Publicado: 29 mar 2026 - 06:05
Conocer (y reconocer) a los pájaros del jardín.
Conocer (y reconocer) a los pájaros del jardín.
  1. El herrerillo tenaz. Con su canto-martinete, este amigo de pecho amarillo es la felicidad que abre y cierra el día. Alguno he enterrado bajo el sauce, muerto por los gatos implacables. Y les pido perdón rellenando los comederos, colgando casas-nido, dejándoles agua fresca cuando el verano.
  2. El arrendajo chivato. Este primo de la urraca ayuda a caminar al bosque con sus despensas de bellotas olvidadas. Su llamado advierte que se aproxima un humano funesto, que lo es menos cuando consigue ver su plumaje azul cobalto entre las ramas. Todo un sueño mineral.
  3. El águila en el poste. Que veo cada mañana desde la bici y con quien negocio un pequeño juego: Todo está bien si me advierte pero no huye y me deja pasar vigilándome desde lo alto.
  4. El petirrojo panzudo. Otra voz del coro del alba y una presencia que anida en las ramas vecinas y las casas que repartimos por ahí. A través de un petirrojo pedí permiso en el cementerio para habitar esta casa.
  5. La oropéndola burbujeante. Una divinidad que regresa de África para cruzar el jardín con sigilo y tal vez dejar sobre la hierba una pluma de oro. Escuchar su canto submarino te transporta a un lugar mejor, definitivo.
  6. La lechuza sobre la casa.
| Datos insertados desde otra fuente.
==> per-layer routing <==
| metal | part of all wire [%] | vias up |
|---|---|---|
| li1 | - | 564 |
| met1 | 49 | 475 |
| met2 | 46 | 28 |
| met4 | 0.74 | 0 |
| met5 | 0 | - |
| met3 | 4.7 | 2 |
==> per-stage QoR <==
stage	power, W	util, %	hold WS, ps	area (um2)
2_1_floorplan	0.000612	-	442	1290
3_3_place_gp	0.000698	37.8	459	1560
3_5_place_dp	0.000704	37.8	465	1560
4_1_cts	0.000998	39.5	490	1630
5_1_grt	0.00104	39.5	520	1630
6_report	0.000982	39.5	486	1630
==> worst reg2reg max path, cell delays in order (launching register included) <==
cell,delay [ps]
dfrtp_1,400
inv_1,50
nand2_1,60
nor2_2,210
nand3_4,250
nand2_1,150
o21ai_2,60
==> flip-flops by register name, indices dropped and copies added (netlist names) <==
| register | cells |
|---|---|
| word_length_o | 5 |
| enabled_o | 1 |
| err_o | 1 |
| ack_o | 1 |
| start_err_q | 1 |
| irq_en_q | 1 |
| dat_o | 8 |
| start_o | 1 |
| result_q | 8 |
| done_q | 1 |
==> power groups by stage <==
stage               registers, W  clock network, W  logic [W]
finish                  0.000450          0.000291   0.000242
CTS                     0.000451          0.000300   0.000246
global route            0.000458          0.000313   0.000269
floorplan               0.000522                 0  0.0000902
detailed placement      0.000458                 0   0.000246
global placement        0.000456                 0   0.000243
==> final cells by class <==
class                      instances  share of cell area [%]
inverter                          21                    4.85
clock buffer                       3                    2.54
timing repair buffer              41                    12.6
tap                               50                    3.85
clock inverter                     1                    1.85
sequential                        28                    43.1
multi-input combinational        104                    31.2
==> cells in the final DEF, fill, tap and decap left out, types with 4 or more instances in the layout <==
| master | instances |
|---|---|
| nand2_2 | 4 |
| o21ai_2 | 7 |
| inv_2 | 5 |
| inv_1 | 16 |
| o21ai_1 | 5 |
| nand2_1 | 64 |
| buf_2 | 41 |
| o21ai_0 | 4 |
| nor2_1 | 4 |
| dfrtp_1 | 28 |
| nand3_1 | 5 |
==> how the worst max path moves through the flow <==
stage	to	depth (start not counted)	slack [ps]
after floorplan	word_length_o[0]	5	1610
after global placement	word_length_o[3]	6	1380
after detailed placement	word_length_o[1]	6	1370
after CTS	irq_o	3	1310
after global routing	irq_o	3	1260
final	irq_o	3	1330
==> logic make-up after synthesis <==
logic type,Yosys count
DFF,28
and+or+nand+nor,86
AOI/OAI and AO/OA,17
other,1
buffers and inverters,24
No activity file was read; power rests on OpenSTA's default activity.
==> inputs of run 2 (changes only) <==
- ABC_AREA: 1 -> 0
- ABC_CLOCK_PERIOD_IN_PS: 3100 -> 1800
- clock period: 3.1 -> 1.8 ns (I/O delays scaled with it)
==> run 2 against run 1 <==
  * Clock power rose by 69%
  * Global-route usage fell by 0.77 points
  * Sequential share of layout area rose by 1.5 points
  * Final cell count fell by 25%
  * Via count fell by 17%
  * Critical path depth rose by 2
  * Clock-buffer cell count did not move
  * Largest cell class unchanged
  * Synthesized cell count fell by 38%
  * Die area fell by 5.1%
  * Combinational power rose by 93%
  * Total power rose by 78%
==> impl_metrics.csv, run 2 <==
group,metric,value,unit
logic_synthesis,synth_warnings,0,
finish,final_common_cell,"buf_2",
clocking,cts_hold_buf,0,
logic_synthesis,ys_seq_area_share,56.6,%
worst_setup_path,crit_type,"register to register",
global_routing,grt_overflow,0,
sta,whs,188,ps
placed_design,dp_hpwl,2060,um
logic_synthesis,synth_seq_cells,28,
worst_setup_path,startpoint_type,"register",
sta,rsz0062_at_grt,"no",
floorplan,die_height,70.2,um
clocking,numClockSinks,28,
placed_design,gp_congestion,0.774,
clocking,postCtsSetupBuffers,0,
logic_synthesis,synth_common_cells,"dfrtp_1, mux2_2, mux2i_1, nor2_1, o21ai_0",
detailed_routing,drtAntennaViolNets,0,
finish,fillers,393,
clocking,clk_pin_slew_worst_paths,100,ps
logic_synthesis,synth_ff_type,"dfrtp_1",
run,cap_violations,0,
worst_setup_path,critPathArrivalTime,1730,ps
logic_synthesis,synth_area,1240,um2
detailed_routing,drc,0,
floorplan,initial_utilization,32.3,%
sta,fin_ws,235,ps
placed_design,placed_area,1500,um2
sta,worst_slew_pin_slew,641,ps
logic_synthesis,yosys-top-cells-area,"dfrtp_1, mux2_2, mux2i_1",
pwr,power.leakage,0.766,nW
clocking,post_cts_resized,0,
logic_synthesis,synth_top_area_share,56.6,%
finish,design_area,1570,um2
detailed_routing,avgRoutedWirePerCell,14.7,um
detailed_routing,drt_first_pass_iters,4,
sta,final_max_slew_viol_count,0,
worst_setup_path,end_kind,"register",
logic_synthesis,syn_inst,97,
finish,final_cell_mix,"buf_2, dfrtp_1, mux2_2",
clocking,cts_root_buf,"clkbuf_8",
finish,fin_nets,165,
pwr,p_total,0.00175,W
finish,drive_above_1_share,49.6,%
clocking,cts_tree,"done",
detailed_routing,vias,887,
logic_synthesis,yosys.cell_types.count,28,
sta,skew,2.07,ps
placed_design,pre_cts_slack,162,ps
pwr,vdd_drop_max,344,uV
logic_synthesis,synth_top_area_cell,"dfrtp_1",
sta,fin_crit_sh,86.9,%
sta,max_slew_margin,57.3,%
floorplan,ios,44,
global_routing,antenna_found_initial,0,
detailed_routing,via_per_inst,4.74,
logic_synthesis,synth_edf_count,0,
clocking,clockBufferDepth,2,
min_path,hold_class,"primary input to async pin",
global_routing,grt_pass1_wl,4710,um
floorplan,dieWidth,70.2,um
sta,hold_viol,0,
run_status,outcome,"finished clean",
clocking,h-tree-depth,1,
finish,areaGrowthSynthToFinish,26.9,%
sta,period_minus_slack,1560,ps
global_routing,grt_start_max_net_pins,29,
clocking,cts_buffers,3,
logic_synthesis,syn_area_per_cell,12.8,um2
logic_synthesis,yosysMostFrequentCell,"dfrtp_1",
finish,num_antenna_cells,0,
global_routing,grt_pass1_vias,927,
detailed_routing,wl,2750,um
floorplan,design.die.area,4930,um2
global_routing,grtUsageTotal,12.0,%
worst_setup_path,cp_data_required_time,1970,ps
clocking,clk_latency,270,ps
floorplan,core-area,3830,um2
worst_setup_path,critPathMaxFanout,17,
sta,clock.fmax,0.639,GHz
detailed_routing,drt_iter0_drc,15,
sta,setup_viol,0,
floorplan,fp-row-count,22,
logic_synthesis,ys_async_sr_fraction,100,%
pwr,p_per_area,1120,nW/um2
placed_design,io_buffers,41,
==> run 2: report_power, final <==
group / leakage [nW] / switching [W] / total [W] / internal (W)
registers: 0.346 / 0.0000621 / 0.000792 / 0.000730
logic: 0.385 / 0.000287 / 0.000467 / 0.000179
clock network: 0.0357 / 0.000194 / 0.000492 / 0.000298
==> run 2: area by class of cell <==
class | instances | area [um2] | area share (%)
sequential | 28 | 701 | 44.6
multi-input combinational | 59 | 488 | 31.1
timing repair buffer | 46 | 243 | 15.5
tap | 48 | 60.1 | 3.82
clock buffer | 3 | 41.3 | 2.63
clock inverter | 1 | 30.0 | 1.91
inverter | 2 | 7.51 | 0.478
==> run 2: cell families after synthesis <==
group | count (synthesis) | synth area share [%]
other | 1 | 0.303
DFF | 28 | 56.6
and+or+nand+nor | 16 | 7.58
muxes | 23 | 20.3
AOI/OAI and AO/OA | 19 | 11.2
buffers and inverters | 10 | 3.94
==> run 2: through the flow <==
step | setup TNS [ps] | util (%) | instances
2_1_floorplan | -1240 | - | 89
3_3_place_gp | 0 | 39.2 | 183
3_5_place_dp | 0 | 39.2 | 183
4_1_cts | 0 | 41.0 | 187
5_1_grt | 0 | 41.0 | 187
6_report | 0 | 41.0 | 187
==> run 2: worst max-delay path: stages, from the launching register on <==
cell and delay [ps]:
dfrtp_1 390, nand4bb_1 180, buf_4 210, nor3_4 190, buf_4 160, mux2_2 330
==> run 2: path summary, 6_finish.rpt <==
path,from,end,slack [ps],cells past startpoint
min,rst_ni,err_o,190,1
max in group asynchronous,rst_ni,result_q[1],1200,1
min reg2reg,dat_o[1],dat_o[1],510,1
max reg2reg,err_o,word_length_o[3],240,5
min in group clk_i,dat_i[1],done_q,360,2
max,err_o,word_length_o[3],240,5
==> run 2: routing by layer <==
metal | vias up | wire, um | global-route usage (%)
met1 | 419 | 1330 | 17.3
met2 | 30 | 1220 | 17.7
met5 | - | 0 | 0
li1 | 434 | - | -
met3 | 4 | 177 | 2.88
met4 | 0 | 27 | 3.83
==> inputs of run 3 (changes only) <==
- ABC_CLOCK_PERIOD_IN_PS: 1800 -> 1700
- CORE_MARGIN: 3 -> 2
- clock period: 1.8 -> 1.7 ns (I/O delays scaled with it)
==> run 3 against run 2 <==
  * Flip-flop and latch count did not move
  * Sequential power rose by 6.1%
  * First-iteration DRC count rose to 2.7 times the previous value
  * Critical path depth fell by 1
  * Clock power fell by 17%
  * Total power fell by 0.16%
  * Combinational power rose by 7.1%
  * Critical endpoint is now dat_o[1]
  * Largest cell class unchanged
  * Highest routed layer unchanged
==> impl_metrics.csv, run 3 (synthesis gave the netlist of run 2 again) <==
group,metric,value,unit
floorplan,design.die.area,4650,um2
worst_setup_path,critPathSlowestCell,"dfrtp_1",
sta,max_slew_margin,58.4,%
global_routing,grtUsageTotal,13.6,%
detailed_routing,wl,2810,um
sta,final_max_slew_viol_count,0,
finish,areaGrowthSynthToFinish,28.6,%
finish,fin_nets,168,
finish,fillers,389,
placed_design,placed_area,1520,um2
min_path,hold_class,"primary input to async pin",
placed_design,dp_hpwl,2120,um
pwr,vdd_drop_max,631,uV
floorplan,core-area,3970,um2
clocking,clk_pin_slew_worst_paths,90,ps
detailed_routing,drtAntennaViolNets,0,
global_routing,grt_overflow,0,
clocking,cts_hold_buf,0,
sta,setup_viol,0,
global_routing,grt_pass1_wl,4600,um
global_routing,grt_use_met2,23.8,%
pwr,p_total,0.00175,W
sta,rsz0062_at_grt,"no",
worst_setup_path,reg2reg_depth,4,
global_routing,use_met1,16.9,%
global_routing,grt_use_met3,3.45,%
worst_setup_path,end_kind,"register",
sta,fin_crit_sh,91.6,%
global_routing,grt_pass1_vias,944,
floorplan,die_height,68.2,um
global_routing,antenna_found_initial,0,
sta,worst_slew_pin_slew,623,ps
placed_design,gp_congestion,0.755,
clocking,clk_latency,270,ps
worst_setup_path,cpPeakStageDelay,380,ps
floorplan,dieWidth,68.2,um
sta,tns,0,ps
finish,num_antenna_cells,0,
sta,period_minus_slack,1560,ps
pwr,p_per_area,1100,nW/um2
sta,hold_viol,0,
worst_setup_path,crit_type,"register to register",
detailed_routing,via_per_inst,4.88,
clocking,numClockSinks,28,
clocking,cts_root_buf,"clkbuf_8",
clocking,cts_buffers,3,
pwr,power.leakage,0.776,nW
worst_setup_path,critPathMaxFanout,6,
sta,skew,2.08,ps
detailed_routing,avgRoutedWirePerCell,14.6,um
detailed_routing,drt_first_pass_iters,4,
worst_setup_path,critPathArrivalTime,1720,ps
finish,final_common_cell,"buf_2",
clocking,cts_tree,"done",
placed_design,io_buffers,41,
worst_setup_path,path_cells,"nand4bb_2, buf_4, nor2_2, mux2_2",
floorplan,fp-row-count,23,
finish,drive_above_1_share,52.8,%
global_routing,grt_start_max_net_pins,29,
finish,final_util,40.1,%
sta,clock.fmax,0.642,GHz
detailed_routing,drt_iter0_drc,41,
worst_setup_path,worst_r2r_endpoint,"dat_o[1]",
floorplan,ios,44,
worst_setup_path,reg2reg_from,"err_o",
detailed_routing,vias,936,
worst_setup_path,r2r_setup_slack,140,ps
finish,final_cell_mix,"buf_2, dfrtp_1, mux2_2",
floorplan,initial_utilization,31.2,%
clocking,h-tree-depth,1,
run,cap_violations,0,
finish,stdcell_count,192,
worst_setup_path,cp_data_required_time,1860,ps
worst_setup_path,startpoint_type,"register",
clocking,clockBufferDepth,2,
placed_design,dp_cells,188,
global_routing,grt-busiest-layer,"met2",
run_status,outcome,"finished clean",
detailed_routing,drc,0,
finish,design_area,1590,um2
Con su gruñido nocturno, se hace con los cárabos la voz de la noche. A veces la sentimos cambiar de árbol, en ese batir de alas levísimo y secreto. Los antiguos creían que su visita era señal de muerte. A mí me gusta pensar que es una protección del trasmundo.
  7. El picapinos en la ermita. Desde allí suena su tamborileo, que viaja a través las antiguas huertas que hoy son bosque. Una sola vez he visto su cabecita roja entre las ramas de los castaños. Escucharlo basta. La compañía mejor es la que se siente, no la que se ve.
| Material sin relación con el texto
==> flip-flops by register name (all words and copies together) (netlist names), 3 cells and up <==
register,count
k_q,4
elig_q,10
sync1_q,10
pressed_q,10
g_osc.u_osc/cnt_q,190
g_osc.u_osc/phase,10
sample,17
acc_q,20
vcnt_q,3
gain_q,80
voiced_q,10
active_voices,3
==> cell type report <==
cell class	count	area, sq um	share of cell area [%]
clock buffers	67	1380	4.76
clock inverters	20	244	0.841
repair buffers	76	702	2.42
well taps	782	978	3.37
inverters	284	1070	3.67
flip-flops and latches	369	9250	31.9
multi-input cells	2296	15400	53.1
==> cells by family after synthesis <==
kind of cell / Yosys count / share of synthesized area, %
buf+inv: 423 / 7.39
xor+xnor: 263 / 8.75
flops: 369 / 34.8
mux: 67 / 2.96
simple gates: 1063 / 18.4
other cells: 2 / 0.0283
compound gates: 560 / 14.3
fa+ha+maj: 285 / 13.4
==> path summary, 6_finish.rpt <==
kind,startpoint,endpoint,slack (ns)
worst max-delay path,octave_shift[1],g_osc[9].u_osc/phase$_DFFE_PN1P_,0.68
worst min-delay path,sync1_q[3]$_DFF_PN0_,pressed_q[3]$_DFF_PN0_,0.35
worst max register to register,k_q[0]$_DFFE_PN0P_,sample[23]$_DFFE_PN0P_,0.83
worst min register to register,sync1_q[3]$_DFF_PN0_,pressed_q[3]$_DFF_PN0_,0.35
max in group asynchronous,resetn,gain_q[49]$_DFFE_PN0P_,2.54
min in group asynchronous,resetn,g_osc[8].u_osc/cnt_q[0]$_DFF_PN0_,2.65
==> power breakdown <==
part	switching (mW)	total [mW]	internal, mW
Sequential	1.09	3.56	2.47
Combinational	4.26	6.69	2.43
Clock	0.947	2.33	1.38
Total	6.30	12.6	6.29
## src/rtl/mem_access_unit_pkg.sv

```systemverilog
// Shared types and defaults for the multicycle memory access unit.
// The ABORT encoding exists only when MEM_TIMEOUT_EN is defined.
package mem_access_unit_pkg;

    localparam int DEFAULT_N              = 32;
    localparam int DEFAULT_TIMEOUT_CYCLES = 16;

    typedef enum logic [1:0] {
        ST_IDLE  = 2'b00,
        ST_BUSY  = 2'b01,
        ST_DONE  = 2'b10
`ifdef MEM_TIMEOUT_EN
        , ST_ABORT = 2'b11
`endif
    } state_e;

endpackage

```

## src/rtl/mem_access_unit_if.sv

```systemverilog
// Memory-side bus of the access unit: request/write strobe/address/data out,
// read data and acknowledge back.
interface mem_access_unit_if
    import mem_access_unit_pkg::*;
#(
    parameter int N = DEFAULT_N
) ();

    logic         mem_req;
    logic         mem_we;
    logic [N-1:0] mem_addr;
    logic [N-1:0] mem_wdata;
    logic [N-1:0] mem_rdata;
    logic         mem_ack;

    modport master (
        output mem_req, mem_we, mem_addr, mem_wdata,
        input  mem_rdata, mem_ack
    );

    modport slave (
        input  mem_req, mem_we, mem_addr, mem_wdata,
        output mem_rdata, mem_ack
    );

endinterface

```

## src/rtl/mem_timeout_ctr.sv

```systemverilog
// Busy-cycle watchdog for the access unit; built only with MEM_TIMEOUT_EN.
// expire_o flags the BUSY cycle in which the count would reach TIMEOUT_CYCLES.
`ifdef MEM_TIMEOUT_EN
module mem_timeout_ctr
    import mem_access_unit_pkg::*;
#(
    parameter int TIMEOUT_CYCLES = DEFAULT_TIMEOUT_CYCLES
) (
    input  logic clk,
    input  logic rst,
    input  logic clear_i,
    input  logic busy_i,
    input  logic ack_i,
    output logic expire_o
);

    localparam int CW = $clog2(TIMEOUT_CYCLES + 1);

    logic [CW-1:0] count_q, count_d;

    always_comb begin
        count_d = count_q;
        if (clear_i) begin
            count_d = '0;
        end else if (busy_i && !ack_i) begin
            count_d = count_q + CW'(1);
        end
    end

    always_ff @(posedge clk or posedge rst) begin
        if (rst) begin
            count_q <= '0;
        end else begin
            count_q <= count_d;
        end
    end

    // An ack in the final cycle wins over the abort.
    assign expire_o = busy_i && !ack_i && (count_q == CW'(TIMEOUT_CYCLES - 1));

endmodule
`endif

```

## src/rtl/mem_access_unit.sv

```systemverilog
// Memory access unit for a multicycle CPU: IDLE -> BUSY -> DONE handshake with
// registered outputs. MEM_TIMEOUT_EN adds a busy watchdog, ABORT state and sticky mem_err.
module mem_access_unit
    import mem_access_unit_pkg::*;
#(
    parameter int N              = DEFAULT_N,
    parameter int TIMEOUT_CYCLES = DEFAULT_TIMEOUT_CYCLES
) (
    input  logic              clk,
    input  logic              rst,
    input  logic              MemRead,
    input  logic              MemWrite,
    input  logic              IorD,
    input  logic              IRWrite,
    input  logic [N-1:0]      pc,
    input  logic [N-1:0]      alu_out,
    input  logic [N-1:0]      b_reg,
    output logic              mem_ready,
    output logic [N-1:0]      ir_out,
    output logic [N-1:0]      mdr_out,
    output logic              mem_err,
    mem_access_unit_if.master bus
);

    state_e       state_q, state_d;
    logic         req_q, req_d;
    logic         we_q, we_d;
    logic         ready_q, ready_d;
    logic         irw_q, irw_d;
    logic [N-1:0] addr_q, addr_d;
    logic [N-1:0] wdata_q, wdata_d;
    logic [N-1:0] ir_q, ir_d;
    logic [N-1:0] mdr_q, mdr_d;
    logic         accept;
    logic         ack_seen;

    assign accept   = (state_q == ST_IDLE) && (MemRead || MemWrite);
    // Acks outside an active request are ignored, including stale ones after reset.
    assign ack_seen = req_q && bus.mem_ack;

`ifdef MEM_TIMEOUT_EN
    logic err_q, err_d;
    logic expire;

    mem_timeout_ctr #(
        .TIMEOUT_CYCLES(TIMEOUT_CYCLES)
    ) u_timeout (
        .clk      (clk),
        .rst      (rst),
        .clear_i  (accept),
        .busy_i   (state_q == ST_BUSY),
        .ack_i    (ack_seen),
        .expire_o (expire)
    );

    always_ff @(posedge clk or posedge rst) begin
        if (rst) begin
            err_q <= 1'b0;
        end else begin
            err_q <= err_d;
        end
    end

    assign mem_err = err_q;
`else
    logic unused_timeout_cfg;
    assign unused_timeout_cfg = (TIMEOUT_CYCLES > 0);
    assign mem_err            = 1'b0;
`endif

    always_comb begin
        state_d = state_q;
        req_d   = req_q;
        we_d    = we_q;
        ready_d = 1'b0;
        irw_d   = irw_q;
        addr_d  = addr_q;
        wdata_d = wdata_q;
        ir_d    = ir_q;
        mdr_d   = mdr_q;
`ifdef MEM_TIMEOUT_EN
        err_d   = err_q;
`endif
        case (state_q)
            ST_IDLE: begin
                if (accept) begin
                    state_d = ST_BUSY;
                    req_d   = 1'b1;
                    // Write wins when both strobes are high; the read is dropped.
                    we_d    = MemWrite;
                    irw_d   = IRWrite && !MemWrite;
                    addr_d  = IorD ? alu_out : pc;
                    wdata_d = b_reg;
                end
            end
            ST_BUSY: begin
                if (ack_seen) begin
                    state_d = ST_DONE;
                    req_d   = 1'b0;
                    we_d    = 1'b0;
                    ready_d = 1'b1;
                    if (!we_q) begin
                        mdr_d = bus.mem_rdata;
                        if (irw_q) begin
                            ir_d = bus.mem_rdata;
                        end
                    end
                end
`ifdef MEM_TIMEOUT_EN
                else if (expire) begin
                    state_d = ST_ABORT;
                    req_d   = 1'b0;
                    we_d    = 1'b0;
                    ready_d = 1'b1;
                    err_d   = 1'b1;
                end
`endif
            end
            default: begin
                // DONE (and ABORT) hold for exactly one cycle.
                state_d = ST_IDLE;
            end
        endcase
    end

    always_ff @(posedge clk or posedge rst) begin
        if (rst) begin
            state_q <= ST_IDLE;
            req_q   <= 1'b0;
            we_q    <= 1'b0;
            ready_q <= 1'b0;
            irw_q   <= 1'b0;
            addr_q  <= '0;
            wdata_q <= '0;
            ir_q    <= '0;
            mdr_q   <= '0;
        end else begin
            state_q <= state_d;
            req_q   <= req_d;
            we_q    <= we_d;
            ready_q <= ready_d;
            irw_q   <= irw_d;
            addr_q  <= addr_d;
            wdata_q <= wdata_d;
            ir_q    <= ir_d;
            mdr_q   <= mdr_d;
        end
    end

    assign bus.mem_req   = req_q;
    assign bus.mem_we    = we_q;
    assign bus.mem_addr  = addr_q;
    assign bus.mem_wdata = wdata_q;
    assign mem_ready     = ready_q;
    assign ir_out        = ir_q;
    assign mdr_out       = mdr_q;

endmodule

```

## src/flat_wrapper.sv

```systemverilog
// flat-port wrapper written by rule: the top's interface ports become plain ports
module mem_access_unit_flat import mem_access_unit_pkg::*;
#(
    parameter int N              = DEFAULT_N,
    parameter int TIMEOUT_CYCLES = DEFAULT_TIMEOUT_CYCLES
)
  (clk, rst, MemRead, MemWrite, IorD, IRWrite, pc, alu_out, b_reg, mem_ready, ir_out, mdr_out, mem_err, bus_mem_req, bus_mem_we, bus_mem_addr, bus_mem_wdata, bus_mem_rdata, bus_mem_ack);
  mem_access_unit_if #(.N(N)) bus_i ();
  input  logic clk;
  input  logic rst;
  input  logic MemRead;
  input  logic MemWrite;
  input  logic IorD;
  input  logic IRWrite;
  input  logic [N-1:0] pc;
  input  logic [N-1:0] alu_out;
  input  logic [N-1:0] b_reg;
  output logic mem_ready;
  output logic [N-1:0] ir_out;
  output logic [N-1:0] mdr_out;
  output logic mem_err;
  output wire logic [$bits(bus_i.mem_req)-1:0] bus_mem_req;
  output wire logic [$bits(bus_i.mem_we)-1:0] bus_mem_we;
  output wire logic [$bits(bus_i.mem_addr)-1:0] bus_mem_addr;
  output wire logic [$bits(bus_i.mem_wdata)-1:0] bus_mem_wdata;
  input wire logic [$bits(bus_i.mem_rdata)-1:0] bus_mem_rdata;
  input wire logic [$bits(bus_i.mem_ack)-1:0] bus_mem_ack;
  assign bus_mem_req = bus_i.mem_req;
  assign bus_mem_we = bus_i.mem_we;
  assign bus_mem_addr = bus_i.mem_addr;
  assign bus_mem_wdata = bus_i.mem_wdata;
  assign bus_i.mem_rdata = bus_mem_rdata;
  assign bus_i.mem_ack = bus_mem_ack;
  mem_access_unit #(.N(N), .TIMEOUT_CYCLES(TIMEOUT_CYCLES)) u_core (.clk(clk), .rst(rst), .MemRead(MemRead), .MemWrite(MemWrite), .IorD(IorD), .IRWrite(IRWrite), .pc(pc), .alu_out(alu_out), .b_reg(b_reg), .mem_ready(mem_ready), .ir_out(ir_out), .mdr_out(mdr_out), .mem_err(mem_err), .bus(bus_i));
endmodule
```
  8. La golondrina que vuelve. Vuelve como vuelve el cuco y trae consigo la primavera. Las veo sobrevolando junto al río, donde tienen sus casas. Quiero colocar algún nido artificial y ser honrado de tenerlas como vecinas. Su chisporroteo feliz es del que comprende la vida.
  9. La abubilla gloriosa. Quizá la invoquemos con el reclamo (tú-tú-tú) para que baje a nuestro pequeño edén de carballos. La visión de su crestita y su ojo listo se siente promesa. Todo pájaro es una presencia del más allá, un anunciador de algo y más si lleva un penacho sobre la cabeza.
  10. El mirlo que lleva algo en el pico. Una aparición. Negro, negrísimo, con su nariz naranja, siempre con algo en la boca. Lo sabemos crujir como su prima la corneja (que da buena suerte cuando sale por la derecha) y lo adoramos cuando canta, voz entre voces.